## ABOUT THIS TASK
Each line from the beginning of the data below through the line containing "worst max path" should be repeated exactly, please.

(Saved entries)
***

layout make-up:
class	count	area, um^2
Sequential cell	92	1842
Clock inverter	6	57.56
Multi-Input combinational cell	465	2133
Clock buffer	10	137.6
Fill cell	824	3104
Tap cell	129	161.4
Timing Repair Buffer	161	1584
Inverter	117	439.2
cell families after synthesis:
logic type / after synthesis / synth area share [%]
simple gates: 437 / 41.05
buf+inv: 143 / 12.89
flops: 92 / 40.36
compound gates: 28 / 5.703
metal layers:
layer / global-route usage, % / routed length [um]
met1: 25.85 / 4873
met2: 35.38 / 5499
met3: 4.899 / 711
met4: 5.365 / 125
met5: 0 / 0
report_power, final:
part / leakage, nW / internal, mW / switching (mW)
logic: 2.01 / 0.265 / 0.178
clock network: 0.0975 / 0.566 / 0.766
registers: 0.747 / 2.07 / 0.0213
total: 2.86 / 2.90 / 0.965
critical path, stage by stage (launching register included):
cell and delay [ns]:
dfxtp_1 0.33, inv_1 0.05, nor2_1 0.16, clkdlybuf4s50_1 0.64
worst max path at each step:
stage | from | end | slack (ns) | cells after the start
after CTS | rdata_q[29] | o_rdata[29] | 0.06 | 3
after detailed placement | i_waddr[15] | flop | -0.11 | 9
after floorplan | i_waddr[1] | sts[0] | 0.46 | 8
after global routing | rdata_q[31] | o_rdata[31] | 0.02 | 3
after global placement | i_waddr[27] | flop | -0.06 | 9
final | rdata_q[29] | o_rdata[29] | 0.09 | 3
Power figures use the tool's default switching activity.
<file path="config.mk">
export PLATFORM = sky130hd
export DESIGN_NAME = pc_gen
export DESIGN_NICKNAME = d
export VERILOG_FILES = /design/src/rtl/pc_gen.sv
export SDC_FILE = /design/constraint.sdc
export NUM_CORES = 1
export LEC_CHECK = 0
export CAP_MARGIN = 0
export CORE_MARGIN = 5
export CORE_UTILIZATION = 30
export DETAILED_ROUTE_END_ITERATION = 12
export GPL_TIMING_DRIVEN = 0
export MAX_ROUTING_LAYER = met4
export SYNTH_ARGS = -nofsm -noshare
export SYNTH_HDL_FRONTEND = slang
export SYNTH_SLANG_ARGS = --single-unit
</file>
<file path="constraint.sdc">
create_clock -name clk -period 2.3 [get_ports clk]
set_input_delay 0.69 -clock clk [delete_from_list [all_inputs] [get_ports clk]]
set_output_delay 0.69 -clock clk [all_outputs]
set_load 0.02 [all_outputs]
</file>
<file path="src/rtl/pc_gen.sv">
// Fetch program-counter generator: sequential increment, branch redirect, stall hold,
// and a sticky fault state entered when fetch flags the driven PC as invalid.
module pc_gen #(
  parameter logic [63:0] RESET_PC = 64'h0
) (
  input  logic        clk,
  input  logic        rst_n,
  input  logic        stall,
  input  logic        branch_taken,
  input  logic [63:0] branch_target,
  input  logic        inv_addr,
  input  logic        clear_fault,
  output logic [63:0] PC,
  output logic        pc_valid,
  output logic        fault,
  output logic [63:0] fault_pc,
  output logic [31:0] fetch_count
);

  typedef enum logic {
    RUN   = 1'b0,
    FAULT = 1'b1
  } state_t;

  state_t      state_q, state_d;
  logic [63:0] pc_q, pc_d;
  logic [63:0] fault_pc_q, fault_pc_d;
  logic [31:0] count_q, count_d;

  always_ff @(posedge clk) begin
    if (!rst_n) begin
      state_q    <= RUN;
      pc_q       <= RESET_PC;
      fault_pc_q <= 64'h0;
      count_q    <= 32'h0;
    end else begin
      state_q    <= state_d;
      pc_q       <= pc_d;
      fault_pc_q <= fault_pc_d;
      count_q    <= count_d;
    end
  end

  // A taken branch outranks inv_addr and stall: the current fetch is wrong-path.
  always_comb begin
    state_d    = state_q;
    pc_d       = pc_q;
    fault_pc_d = fault_pc_q;
    count_d    = count_q;
    case (state_q)
      RUN: begin
        if (branch_taken) begin
          pc_d    = branch_target;
          count_d = count_q + 32'd1;
        end else if (inv_addr) begin
          state_d    = FAULT;
          fault_pc_d = pc_q;
        end else if (!stall) begin
          pc_d    = pc_q + 64'd4;
          count_d = count_q + 32'd1;
        end
      end
      FAULT: begin
        // fault_pc and fetch_count survive the clear for post-mortem inspection.
        if (clear_fault) begin
          state_d = RUN;
          pc_d    = RESET_PC;
        end
      end
      default: begin
        state_d = RUN;
        pc_d    = RESET_PC;
      end
    endcase
  end

  assign PC          = pc_q;
  assign pc_valid    = (state_q == RUN);
  assign fault       = (state_q == FAULT);
  assign fault_pc    = fault_pc_q;
  assign fetch_count = count_q;

endmodule

</file>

***

## COMPLETED EXERCISE
layout make-up:
class	count	area, um^2
Sequential cell	92	1842
Clock inverter	6	57.56
Multi-Input combinational cell	465	2133
Clock buffer	10	137.6
Fill cell	824	3104
Tap cell	129	161.4
Timing Repair Buffer	161	1584
Inverter	117	439.2
cell families after synthesis:
logic type / after synthesis / synth area share [%]
simple gates: 437 / 41.05
buf+inv: 143 / 12.89
flops: 92 / 40.36
compound gates: 28 / 5.703
metal layers:
layer / global-route usage, % / routed length [um]
met1: 25.85 / 4873
met2: 35.38 / 5499
met3: 4.899 / 711
met4: 5.365 / 125
met5: 0 / 0
report_power, final:
part / leakage, nW / internal, mW / switching (mW)
logic: 2.01 / 0.265 / 0.178
clock network: 0.0975 / 0.566 / 0.766
registers: 0.747 / 2.07 / 0.0213
total: 2.86 / 2.90 / 0.965
critical path, stage by stage (launching register included):
cell and delay [ns]:
dfxtp_1 0.33, inv_1 0.05, nor2_1 0.16, clkdlybuf4s50_1 0.64
worst max path at each step:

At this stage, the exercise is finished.